Relationship Pricing

 

At this point, when the banker saw the ROE results, he was convinced that the regional bank was irrational in pricing the credit at 1.65% over the cost of funds.  But that is not how the regional bank is looking at the credit.

Step Two: The regional bank was offering a 15 year fully amortizing facility through their hedge program.  This presents a few benefits to the bank and borrower:

  1. Generates $10k in upfront hedge income for the bank;
  2. A longer relationship and a longer stream of revenue, thereby increasing the ROE;
  3. Less probability of customer defection, increasing upsell, and cross-sell opportunities.

If the banker used the same structuring and pricing strategy as the regional bank, the model output appears below and shows a marginally acceptable ROE of 5.1%.

Relationship Profitability

Step Three: The borrower is a 31-year-old doctor and two years out of medical school who will refinance his loan multiple times as his practice grows.  Each time the doctor refinances the loan, his credit and banking needs will increase.  The bank will use industry statistics for age, type of practice, and geographic location to predict with a high degree of accuracy the potential upsell that the bank can expect for the life of the doctor.  The predictive model may be off for each individual doctor, but for a portfolio of credits, the predictive accuracy is high.  For this kidney doctor, at age 31, in Nashville, the regional bank anticipates that they can retain the relationship for an average of 17 years and increase loan outstanding by an average of 400% over that period.  Considering the average life, loan amount, cross-sell opportunities, and upselling of the credit and deposit products, that relationship is much more valuable, and the loan pricing output is shown below.

Loan Pricing

 

The regional bank is pricing an acceptable return on this loan, taking into consideration the upsell and cross-sell opportunities associated with the credit quality, growth potential, and banking needs of the customer.
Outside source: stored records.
## src/pshz_defines.vh

```
// Constants for the pipeline serialization and hazard control block
`ifndef PSHZ_DEFINES_VH
`define PSHZ_DEFINES_VH

`define PSHZ_SPR_W 10
// Register numbers
`define PSHZ_SPR_INT_EXC 10'h001
`define PSHZ_SPR_LINK 10'h008
`define PSHZ_SPR_LOOP 10'h009
`define PSHZ_SPR_DFSTAT 10'h012
`define PSHZ_SPR_FADDR 10'h013
`define PSHZ_SPR_DOWN 10'h016
`define PSHZ_SPR_SR0 10'h01A
`define PSHZ_SPR_SR1 10'h01B
`define PSHZ_SPR_IRQ_EN 10'h050
`define PSHZ_SPR_IRQ_DIS 10'h051
`define PSHZ_SPR_NONREC 10'h052
`define PSHZ_SPR_CMP_A 10'h090
`define PSHZ_SPR_CMP_D 10'h093
`define PSHZ_SPR_CAUSE 10'h094
`define PSHZ_SPR_DBG_EN 10'h095
`define PSHZ_SPR_CNT_A 10'h096
`define PSHZ_SPR_CNT_B 10'h097
`define PSHZ_SPR_CMP_E 10'h098
`define PSHZ_SPR_LB_TWO 10'h09D
`define PSHZ_SPR_IB_CTL 10'h09E
`define PSHZ_SPR_BRK_ADR 10'h09F
`define PSHZ_SPR_TB_RD_LO 10'h10C
`define PSHZ_SPR_TB_RD_HI 10'h10D
`define PSHZ_SPR_SCR_0 10'h110
`define PSHZ_SPR_SCR_3 10'h113
`define PSHZ_SPR_TB_WR_LO 10'h11C
`define PSHZ_SPR_TB_WR_HI 10'h11D
`define PSHZ_SPR_VERSION 10'h11F
`define PSHZ_SPR_IC_CST 10'h230
`define PSHZ_SPR_IC_DAT 10'h232
`define PSHZ_SPR_DEVPORT 10'h276
`define PSHZ_SPR_FP_CAUSE 10'h3FE

// Serialization classes
`define PSHZ_SER_NONE 3'h0
`define PSHZ_SER_FULL 3'h1
`define PSHZ_SER_FETCH 3'h2
`define PSHZ_SER_LDST 3'h3
`define PSHZ_SER_STORE 3'h4

// Hazard counts in clocks or bubbles
`define PSHZ_MUL_MUL_BLK 2'h1
`define PSHZ_MUL_DIV_BLK 2'h2
`define PSHZ_INT_LOAD_BUB 2'h1
`define PSHZ_EXT_LOAD_BUB 2'h3
`define PSHZ_HB_RETIRE_BUB 2'h1

`endif

```

## src/pshz_ctrl.v

```verilog
// Issue serialization and hazard control for a single-issue core
`timescale 1ns/1ps
`include "pshz_defines.vh"

// Overview of operation
// - Multiply blocks one clock before multiply, two clocks before divide.
// - Buffered store frees pipeline; next bus access waits for free bus.
// - Writes to regs 1, 18, 19 fully serialize; reads wait loads/stores.
// - Writes to 144-151, 158 and state register fetch serialize.
// - Regs 152-157, 159: write fetch serialize, read waits loads/stores.
// - Move-to 268 or 269 raises emulation exception, time base kept.
// - Time-base read of 284 or 285 raises emulation exception.
// - Version register 287 access never serializes.
// - Condition register serializes only for move-to-fields.
// - Dependent use of internal zero-wait load gets exactly one bubble.
// - Single-cycle wins write-back bus; multiply deferred one clock.
// - Load and single-cycle write back together in separate ticks.
// - Fastest external load dependent gets three bubbles.
// - Full history buffer stalls issue; one extra bubble after free.
// - Store behind unfinished float waits write-back; issue goes on.
// - Branch unit runs in parallel from prefetch queue, bubbles overlap.
// - Unresolved compare: predict, fetch, hold queue without executing.
// - Compare write-back re-evaluates; correct prediction continues.
module pshz_ctrl (
    input wire core_clk,
    input wire sys_rst,
    input wire iss_valid,
    input wire iss_is_spr,
    input wire iss_spr_write,
    input wire iss_spr_tb_read,
    input wire [`PSHZ_SPR_W-1:0] iss_spr_num,
    input wire iss_is_msr_write,
    input wire iss_is_cr_fields,
    input wire iss_is_mul,
    input wire iss_is_div,
    input wire iss_is_single,
    input wire iss_is_load,
    input wire iss_load_ext,
    input wire iss_is_store,
    input wire iss_uses_load,
    input wire iss_is_branch,
    input wire iss_is_float,
    input wire iss_dep_cmp,
    input wire iss_predict_taken,
    input wire lsu_busy,
    input wire bus_free,
    input wire pipe_idle,
    input wire hb_full,
    input wire hb_wb_free,
    input wire fp_wb_done,
    input wire cmp_wb,
    input wire cmp_taken,
    output reg issue_stall,
    output reg fetch_serialize,
    output reg emul_exc,
    output reg tb_update_en,
    output reg mul_wb_defer,
    output reg load_wb_tick,
    output reg store_bus_go,
    output reg branch_hold,
    output reg queue_flush,
    output reg refetch_req,
    output reg ser_active
);

    localparam ST_RUN = 3'b001;
    localparam ST_SER = 3'b010;
    localparam ST_LDST = 3'b100;

    reg [2:0] state_q;
    reg [2:0] state_d;
    reg [1:0] blk_q;
    reg [1:0] load_bub_q;
    reg load_dst_pend_q;
    reg hb_wait_q;
    reg hb_retire_q;
    reg store_pend_q;
    reg fp_pend_q;
    reg pred_pend_q;
    reg pred_dir_q;
    reg mul_wb_q;

    reg [2:0] ser_cls;
    reg tb_emul;
    wire [`PSHZ_SPR_W-1:0] n;

    assign n = iss_spr_num;

    // -------------------------------------------------
    // Serialization class decode
    // -------------------------------------------------
    always @* begin
        ser_cls = `PSHZ_SER_NONE;
        tb_emul = 1'b0;
        if (iss_valid && iss_is_spr) begin
            if (n == `PSHZ_SPR_INT_EXC || n == `PSHZ_SPR_DFSTAT ||
                n == `PSHZ_SPR_FADDR) begin
                ser_cls = iss_spr_write ? `PSHZ_SER_FULL
                                        : `PSHZ_SER_LDST;
            end else if ((n >= `PSHZ_SPR_CMP_A && n <= `PSHZ_SPR_CNT_B) ||
                         n == `PSHZ_SPR_IB_CTL) begin
                if (iss_spr_write)
                    ser_cls = `PSHZ_SER_FETCH;
            end else if ((n >= `PSHZ_SPR_CMP_E && n <= `PSHZ_SPR_LB_TWO) ||
                         n == `PSHZ_SPR_BRK_ADR) begin
                ser_cls = iss_spr_write ? `PSHZ_SER_FETCH
                                        : `PSHZ_SER_LDST;
            end else if (n == `PSHZ_SPR_TB_RD_LO ||
                         n == `PSHZ_SPR_TB_RD_HI) begin
                if (iss_spr_write)
                    tb_emul = 1'b1;
            end else if (n == `PSHZ_SPR_TB_WR_LO ||
                         n == `PSHZ_SPR_TB_WR_HI) begin
                if (iss_spr_tb_read)
                    tb_emul = 1'b1;
                else if (iss_spr_write)
                    ser_cls = `PSHZ_SER_STORE;
            end else if (n == `PSHZ_SPR_VERSION) begin
                ser_cls = `PSHZ_SER_NONE;
            end else if (n == `PSHZ_SPR_DEVPORT) begin
                ser_cls = `PSHZ_SER_FULL;
            end else if (n == `PSHZ_SPR_LINK || n == `PSHZ_SPR_LOOP) begin
                ser_cls = `PSHZ_SER_NONE;
            end else if (n >= `PSHZ_SPR_IC_CST && n <= `PSHZ_SPR_IC_DAT) begin
                if (iss_spr_write)
                    ser_cls = `PSHZ_SER_STORE;
            end else if (n == `PSHZ_SPR_DOWN || n == `PSHZ_SPR_SR0 ||
                         n == `PSHZ_SPR_SR1 ||
                         (n >= `PSHZ_SPR_IRQ_EN && n <= `PSHZ_SPR_NONREC) ||
                         (n >= `PSHZ_SPR_SCR_0 && n <= `PSHZ_SPR_SCR_3) ||
                         n == `PSHZ_SPR_FP_CAUSE) begin
                if (iss_spr_write)
                    ser_cls = `PSHZ_SER_FULL;
            end
        end else if (iss_valid && iss_is_msr_write) begin
            ser_cls = `PSHZ_SER_FETCH;
        end else if (iss_valid && iss_is_cr_fields) begin
            ser_cls = `PSHZ_SER_FULL;
        end
    end

    // -------------------------------------------------
    // Serialization state machine
    // -------------------------------------------------
    always @* begin
        state_d = state_q;
        case (state_q)
            ST_RUN: begin
                if (ser_cls == `PSHZ_SER_FULL ||
                    ser_cls == `PSHZ_SER_FETCH)
                    state_d = ST_SER;
                else if (ser_cls == `PSHZ_SER_LDST)
                    state_d = ST_LDST;
            end
            ST_SER: begin
                if (pipe_idle && !lsu_busy)
                    state_d = ST_RUN;
            end
            ST_LDST: begin
                if (!lsu_busy)
                    state_d = ST_RUN;
            end
            default: state_d = ST_RUN;
        endcase
    end

    wire hazard_stall;
    assign hazard_stall = (blk_q != 2'h0) || (load_bub_q != 2'h0) ||
                          hb_wait_q || hb_retire_q || hb_full;

    // -------------------------------------------------
    // Hazard and output registers
    // -------------------------------------------------
    always @(posedge core_clk or posedge sys_rst) begin
        if (sys_rst) begin
            state_q <= ST_RUN;
            blk_q <= 2'h0;
            load_bub_q <= 2'h0;
            load_dst_pend_q <= 1'b0;
            hb_wait_q <= 1'b0;
            hb_retire_q <= 1'b0;
            store_pend_q <= 1'b0;
            fp_pend_q <= 1'b0;
            pred_pend_q <= 1'b0;
            pred_dir_q <= 1'b0;
            mul_wb_q <= 1'b0;
            issue_stall <= 1'b0;
            fetch_serialize <= 1'b0;
            emul_exc <= 1'b0;
            tb_update_en <= 1'b0;
            mul_wb_defer <= 1'b0;
            load_wb_tick <= 1'b0;
            store_bus_go <= 1'b0;
            branch_hold <= 1'b0;
            queue_flush <= 1'b0;
            refetch_req <= 1'b0;
            ser_active <= 1'b0;
        end else begin
            state_q <= state_d;
            ser_active <= (state_d != ST_RUN);
            fetch_serialize <= (state_q == ST_RUN) &&
                               (ser_cls == `PSHZ_SER_FETCH);
            emul_exc <= tb_emul;
            tb_update_en <= iss_valid && iss_is_spr && iss_spr_write &&
                            !tb_emul &&
                            ser_cls == `PSHZ_SER_STORE;
            // Multiply blockage by successor
            if (blk_q != 2'h0)
                blk_q <= blk_q - 2'h1;
            else if (iss_valid && iss_is_mul)
                blk_q <= iss_is_div ? `PSHZ_MUL_DIV_BLK
                                    : `PSHZ_MUL_MUL_BLK;
            // Load-use bubbles
            if (load_bub_q != 2'h0)
                load_bub_q <= load_bub_q - 2'h1;
            else if (iss_valid && iss_uses_load && load_dst_pend_q)
                load_bub_q <= iss_load_ext ? `PSHZ_EXT_LOAD_BUB
                                           : `PSHZ_INT_LOAD_BUB;
            load_dst_pend_q <= iss_valid && iss_is_load;
            // Write-back bus arbitration
            mul_wb_q <= iss_valid && iss_is_mul;
            mul_wb_defer <= mul_wb_q && iss_valid && iss_is_single;
            load_wb_tick <= iss_valid && iss_is_load && iss_is_single;
            // History buffer full
            if (hb_full)
                hb_wait_q <= 1'b1;
            else if (hb_wait_q && hb_wb_free)
                hb_wait_q <= 1'b0;
            hb_retire_q <= hb_wait_q && hb_wb_free;
            // Store ordering
            if (fp_wb_done)
                fp_pend_q <= 1'b0;
            if (iss_valid && iss_is_float)
                fp_pend_q <= 1'b1;
            if (iss_valid && iss_is_store)
                store_pend_q <= 1'b1;
            else if (store_bus_go)
                store_pend_q <= 1'b0;
            store_bus_go <= store_pend_q && bus_free && !store_bus_go &&
                            (!fp_pend_q || fp_wb_done);
            // Branch prediction
            queue_flush <= 1'b0;
            refetch_req <= 1'b0;
            if (pred_pend_q && cmp_wb) begin
                pred_pend_q <= 1'b0;
                if (cmp_taken != pred_dir_q) begin
                    queue_flush <= 1'b1;
                    refetch_req <= 1'b1;
                end
            end else if (iss_valid && iss_is_branch && iss_dep_cmp) begin
                pred_pend_q <= 1'b1;
                pred_dir_q <= iss_predict_taken;
            end
            branch_hold <= (pred_pend_q && !cmp_wb) ||
                           (iss_valid && iss_is_branch && iss_dep_cmp);
            // Branches are not counted in hazard stalls
            issue_stall <= hazard_stall || (state_d != ST_RUN);
        end
    end

endmodule

```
Step Four: There is one final important variable that bankers must not overlook when pricing credit.  Winning a piece of banking business in a competitive bid situation is not highly profitable – after all, the winning bank is competing on value, but also on price.  But with the correct structure that contains prepayment provisions, switching costs and the understanding and trust developed between lender and borrower, banks can increase pricing in a relationship because every upsell (increase in the borrower’s credit needs) is now evaluated based on the value and service the bank provides instead of a competitive bid situation.  In other words, banks may win the business on price but must attempt to gain pricing power by delivering value and service.  Increasing the credit spread by 50bps from 1.65% transforms an acceptable return to an excellent return as shown in the output screen below.

Loan Pricing

 

Key takeaways

Bankers must be able to quantify the return on capital using all of the levers of pricing (NIM and fee income) for the various products sold.  But further, bankers must also be able to look forward to the type of returns that a relationship can garner. A 1.65% credit spread on a $500k loan for investor property might not make sense but to a growing medical practice with substantial cross-sell and upsell opportunities, the teaser rate of 1.65% is a very profitable long-term relationship for the bank.